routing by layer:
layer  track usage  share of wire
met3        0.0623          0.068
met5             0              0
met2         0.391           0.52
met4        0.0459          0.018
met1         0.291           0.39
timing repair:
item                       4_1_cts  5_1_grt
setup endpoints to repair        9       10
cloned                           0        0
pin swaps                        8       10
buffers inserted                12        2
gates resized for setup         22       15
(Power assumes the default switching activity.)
**src/rtl/phase_timer_pkg.sv**
```systemverilog
`timescale 1ns/1ps
// Package: shared state type for the phase timer.
// Assumes: nothing beyond standard SystemVerilog.
package phase_timer_pkg;

    // Sequencer states; the order is the order of a measurement.
    typedef enum logic [2:0] {
        ST_IDLE  = 3'd0,
        ST_ARMED = 3'd1,
        ST_HIGH  = 3'd2,
        ST_LOW   = 3'd3,
        ST_DONE  = 3'd4
    } seq_state_t;

endpackage

```
**src/rtl/pt_sync_edge.sv**
```systemverilog
`timescale 1ns/1ps
// Module: pt_sync_edge
// Brings an asynchronous level into the clock domain through a chain of
// STAGES flops. Edges are found by comparing the last stage with a copy
// delayed by one more cycle. Rise and fall are single-cycle pulses.
// Assumes: STAGES >= 2; the input is stable for at least two clock periods
// per level so that no edge is lost.
module pt_sync_edge #(
    parameter int STAGES = 2
) (
    input  logic clk,
    input  logic rst_n,
    input  logic async_i,
    output logic rise_o,
    output logic fall_o
);

    logic [STAGES-1:0] chain_q;
    logic              prev_q;

    // Synchroniser chain: first stage takes the raw input.
    always_ff @(posedge clk) begin
        if (!rst_n) chain_q[0] <= 1'b0;
        else        chain_q[0] <= async_i;
    end

    // Remaining synchroniser stages, one per generate step.
    genvar g;
    generate
        for (g = 1; g < STAGES; g++) begin : g_stage
            always_ff @(posedge clk) begin
                if (!rst_n) chain_q[g] <= 1'b0;
                else        chain_q[g] <= chain_q[g-1];
            end
        end
    endgenerate

    // Previous synchronised value for edge comparison.
    always_ff @(posedge clk) begin
        if (!rst_n) prev_q <= 1'b0;
        else        prev_q <= chain_q[STAGES-1];
    end

    // Edge decode from the two registered values.
    always_comb begin
        rise_o = chain_q[STAGES-1] & ~prev_q;
        fall_o = ~chain_q[STAGES-1] & prev_q;
    end

endmodule

```
**src/rtl/pt_sequencer.sv**
```systemverilog
`timescale 1ns/1ps
// Module: pt_sequencer
// Single-shot measurement sequencer. Arm restarts from waiting-for-rise in
// any state. A rise starts the high phase, a fall moves to the low phase,
// and the next rise finishes. The block then halts until armed again.
// Assumes: rise_i and fall_i are never both high in one cycle.
module pt_sequencer
    import phase_timer_pkg::*;
(
    input  logic clk,
    input  logic rst_n,
    input  logic arm_i,
    input  logic rise_i,
    input  logic fall_i,
    output logic hi_en_o,
    output logic lo_en_o,
    output logic done_o
);

    seq_state_t state_q, state_d;

    // Next-state logic; arm has priority over every edge.
    always_comb begin
        state_d = state_q;
        if (arm_i) begin
            state_d = ST_ARMED;
        end else begin
            unique case (state_q)
                ST_IDLE:  state_d = ST_IDLE;
                ST_ARMED: if (rise_i) state_d = ST_HIGH;
                ST_HIGH:  if (fall_i) state_d = ST_LOW;
                ST_LOW:   if (rise_i) state_d = ST_DONE;
                ST_DONE:  state_d = ST_DONE;
                default:  state_d = ST_IDLE;
            endcase
        end
    end

    // State register.
    always_ff @(posedge clk) begin
        if (!rst_n) state_q <= ST_IDLE;
        else        state_q <= state_d;
    end

    // Output decode straight from the state register (glitch free).
    always_comb begin
        hi_en_o = (state_q == ST_HIGH);
        lo_en_o = (state_q == ST_LOW);
        done_o  = (state_q == ST_DONE);
    end

endmodule

```
**src/rtl/pt_sat_counter.sv**
```systemverilog
`timescale 1ns/1ps
// Module: pt_sat_counter
// Up counter with synchronous clear that sticks at all ones.
// Assumes: clear has priority over increment.
module pt_sat_counter #(
    parameter int WIDTH = 24
) (
    input  logic             clk,
    input  logic             rst_n,
    input  logic             clr_i,
    input  logic             inc_i,
    output logic [WIDTH-1:0] count_o,
    output logic             full_o
);

    localparam logic [WIDTH-1:0] MAX_VAL = {WIDTH{1'b1}};

    logic [WIDTH-1:0] count_q;

    // Count register: clear, else increment below the ceiling.
    always_ff @(posedge clk) begin
        if (!rst_n)                            count_q <= '0;
        else if (clr_i)                        count_q <= '0;
        else if (inc_i && (count_q != MAX_VAL)) count_q <= count_q + 1'b1;
    end

    // Outputs.
    always_comb begin
        count_o = count_q;
        full_o  = (count_q == MAX_VAL);
    end

endmodule

```
**src/rtl/phase_timer.sv**
```systemverilog
`timescale 1ns/1ps
// Module: phase_timer (top)
// Armed single-shot timer for one high phase followed by one low phase of
// an asynchronous square wave, counted in clock cycles.
// Assumes: arm_i is synchronous to clk; sig_i levels last at least two
// clock periods.
module phase_timer #(
    parameter int CNT_W       = 24,
    parameter int SYNC_STAGES = 2
) (
    input  logic             clk,
    input  logic             rst_n,
    input  logic             arm_i,
    input  logic             sig_i,
    output logic             hi_en_o,
    output logic             lo_en_o,
    output logic [CNT_W-1:0] hi_count_o,
    output logic [CNT_W-1:0] lo_count_o,
    output logic             ready_o,
    output logic             ovf_o
);

    logic rise_w, fall_w;
    logic hi_en_w, lo_en_w, done_w;
    logic hi_full_w, lo_full_w;

    pt_sync_edge #(.STAGES(SYNC_STAGES)) sync_i (
        .clk     (clk),
        .rst_n   (rst_n),
        .async_i (sig_i),
        .rise_o  (rise_w),
        .fall_o  (fall_w)
    );

    pt_sequencer seq_i (
        .clk     (clk),
        .rst_n   (rst_n),
        .arm_i   (arm_i),
        .rise_i  (rise_w),
        .fall_i  (fall_w),
        .hi_en_o (hi_en_w),
        .lo_en_o (lo_en_w),
        .done_o  (done_w)
    );

    pt_sat_counter #(.WIDTH(CNT_W)) hi_cnt_i (
        .clk     (clk),
        .rst_n   (rst_n),
        .clr_i   (arm_i),
        .inc_i   (hi_en_w),
        .count_o (hi_count_o),
        .full_o  (hi_full_w)
    );

    pt_sat_counter #(.WIDTH(CNT_W)) lo_cnt_i (
        .clk     (clk),
        .rst_n   (rst_n),
        .clr_i   (arm_i),
        .inc_i   (lo_en_w),
        .count_o (lo_count_o),
        .full_o  (lo_full_w)
    );

    // Output assembly.
    always_comb begin
        hi_en_o = hi_en_w;
        lo_en_o = lo_en_w;
        ready_o = done_w;
        ovf_o   = hi_full_w | lo_full_w;
    end

endmodule

```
————
▸ **Assigned task**
Exactly as written, transcribe every line shown above.

▸ **The answer**
routing by layer:
layer  track usage  share of wire
met3        0.0623          0.068
met5             0              0
met2         0.391           0.52
met4        0.0459          0.018
met1         0.291           0.39
timing repair:
item                       4_1_cts  5_1_grt
setup endpoints to repair        9       10
cloned                           0        0
pin swaps                        8       10
buffers inserted                12        2
gates resized for setup         22       15
(Power assumes the default switching activity.)
**src/rtl/phase_timer_pkg.sv**
```systemverilog
`timescale 1ns/1ps
// Package: shared state type for the phase timer.
// Assumes: nothing beyond standard SystemVerilog.
package phase_timer_pkg;

    // Sequencer states; the order is the order of a measurement.
    typedef enum logic [2:0] {
        ST_IDLE  = 3'd0,
        ST_ARMED = 3'd1,
        ST_HIGH  = 3'd2,
        ST_LOW   = 3'd3,
        ST_DONE  = 3'd4
    } seq_state_t;

endpackage

```
**src/rtl/pt_sync_edge.sv**
```systemverilog
`timescale 1ns/1ps
// Module: pt_sync_edge
// Brings an asynchronous level into the clock domain through a chain of
// STAGES flops. Edges are found by comparing the last stage with a copy
// delayed by one more cycle. Rise and fall are single-cycle pulses.
// Assumes: STAGES >= 2; the input is stable for at least two clock periods
// per level so that no edge is lost.
module pt_sync_edge #(
    parameter int STAGES = 2
) (
    input  logic clk,
    input  logic rst_n,
    input  logic async_i,
    output logic rise_o,
    output logic fall_o
);

    logic [STAGES-1:0] chain_q;
    logic              prev_q;

    // Synchroniser chain: first stage takes the raw input.
    always_ff @(posedge clk) begin
        if (!rst_n) chain_q[0] <= 1'b0;
        else        chain_q[0] <= async_i;
    end

    // Remaining synchroniser stages, one per generate step.
    genvar g;
    generate
        for (g = 1; g < STAGES; g++) begin : g_stage
            always_ff @(posedge clk) begin
                if (!rst_n) chain_q[g] <= 1'b0;
                else        chain_q[g] <= chain_q[g-1];
            end
        end
    endgenerate

    // Previous synchronised value for edge comparison.
    always_ff @(posedge clk) begin
        if (!rst_n) prev_q <= 1'b0;
        else        prev_q <= chain_q[STAGES-1];
    end

    // Edge decode from the two registered values.
    always_comb begin
        rise_o = chain_q[STAGES-1] & ~prev_q;
        fall_o = ~chain_q[STAGES-1] & prev_q;
    end

endmodule

```
**src/rtl/pt_sequencer.sv**
```systemverilog
`timescale 1ns/1ps
// Module: pt_sequencer
// Single-shot measurement sequencer. Arm restarts from waiting-for-rise in
// any state. A rise starts the high phase, a fall moves to the low phase,
// and the next rise finishes. The block then halts until armed again.
// Assumes: rise_i and fall_i are never both high in one cycle.
module pt_sequencer
    import phase_timer_pkg::*;
(
    input  logic clk,
    input  logic rst_n,
    input  logic arm_i,
    input  logic rise_i,
    input  logic fall_i,
    output logic hi_en_o,
    output logic lo_en_o,
    output logic done_o
);

    seq_state_t state_q, state_d;

    // Next-state logic; arm has priority over every edge.
    always_comb begin
        state_d = state_q;
        if (arm_i) begin
            state_d = ST_ARMED;
        end else begin
            unique case (state_q)
                ST_IDLE:  state_d = ST_IDLE;
                ST_ARMED: if (rise_i) state_d = ST_HIGH;
                ST_HIGH:  if (fall_i) state_d = ST_LOW;
                ST_LOW:   if (rise_i) state_d = ST_DONE;
                ST_DONE:  state_d = ST_DONE;
                default:  state_d = ST_IDLE;
            endcase
        end
    end

    // State register.
    always_ff @(posedge clk) begin
        if (!rst_n) state_q <= ST_IDLE;
        else        state_q <= state_d;
    end

    // Output decode straight from the state register (glitch free).
    always_comb begin
        hi_en_o = (state_q == ST_HIGH);
        lo_en_o = (state_q == ST_LOW);
        done_o  = (state_q == ST_DONE);
    end

endmodule

```
**src/rtl/pt_sat_counter.sv**
```systemverilog
`timescale 1ns/1ps
// Module: pt_sat_counter
// Up counter with synchronous clear that sticks at all ones.
// Assumes: clear has priority over increment.
module pt_sat_counter #(
    parameter int WIDTH = 24
) (
    input  logic             clk,
    input  logic             rst_n,
    input  logic             clr_i,
    input  logic             inc_i,
    output logic [WIDTH-1:0] count_o,
    output logic             full_o
);

    localparam logic [WIDTH-1:0] MAX_VAL = {WIDTH{1'b1}};

    logic [WIDTH-1:0] count_q;

    // Count register: clear, else increment below the ceiling.
    always_ff @(posedge clk) begin
        if (!rst_n)                            count_q <= '0;
        else if (clr_i)                        count_q <= '0;
        else if (inc_i && (count_q != MAX_VAL)) count_q <= count_q + 1'b1;
    end

    // Outputs.
    always_comb begin
        count_o = count_q;
        full_o  = (count_q == MAX_VAL);
    end

endmodule

```
**src/rtl/phase_timer.sv**
```systemverilog
`timescale 1ns/1ps
// Module: phase_timer (top)
// Armed single-shot timer for one high phase followed by one low phase of
// an asynchronous square wave, counted in clock cycles.
// Assumes: arm_i is synchronous to clk; sig_i levels last at least two
// clock periods.
module phase_timer #(
    parameter int CNT_W       = 24,
    parameter int SYNC_STAGES = 2
) (
    input  logic             clk,
    input  logic             rst_n,
    input  logic             arm_i,
    input  logic             sig_i,
    output logic             hi_en_o,
    output logic             lo_en_o,
    output logic [CNT_W-1:0] hi_count_o,
    output logic [CNT_W-1:0] lo_count_o,
    output logic             ready_o,
    output logic             ovf_o
);

    logic rise_w, fall_w;
    logic hi_en_w, lo_en_w, done_w;
    logic hi_full_w, lo_full_w;

    pt_sync_edge #(.STAGES(SYNC_STAGES)) sync_i (
        .clk     (clk),
        .rst_n   (rst_n),
        .async_i (sig_i),
        .rise_o  (rise_w),
        .fall_o  (fall_w)
    );

    pt_sequencer seq_i (
        .clk     (clk),
        .rst_n   (rst_n),
        .arm_i   (arm_i),
        .rise_i  (rise_w),
        .fall_i  (fall_w),
        .hi_en_o (hi_en_w),
        .lo_en_o (lo_en_w),
        .done_o  (done_w)
    );

    pt_sat_counter #(.WIDTH(CNT_W)) hi_cnt_i (
        .clk     (clk),
        .rst_n   (rst_n),
        .clr_i   (arm_i),
        .inc_i   (hi_en_w),
        .count_o (hi_count_o),
        .full_o  (hi_full_w)
    );

    pt_sat_counter #(.WIDTH(CNT_W)) lo_cnt_i (
        .clk     (clk),
        .rst_n   (rst_n),
        .clr_i   (arm_i),
        .inc_i   (lo_en_w),
        .count_o (lo_count_o),
        .full_o  (lo_full_w)
    );

    // Output assembly.
    always_comb begin
        hi_en_o = hi_en_w;
        lo_en_o = lo_en_w;
        ready_o = done_w;
        ovf_o   = hi_full_w | lo_full_w;
    end

endmodule

```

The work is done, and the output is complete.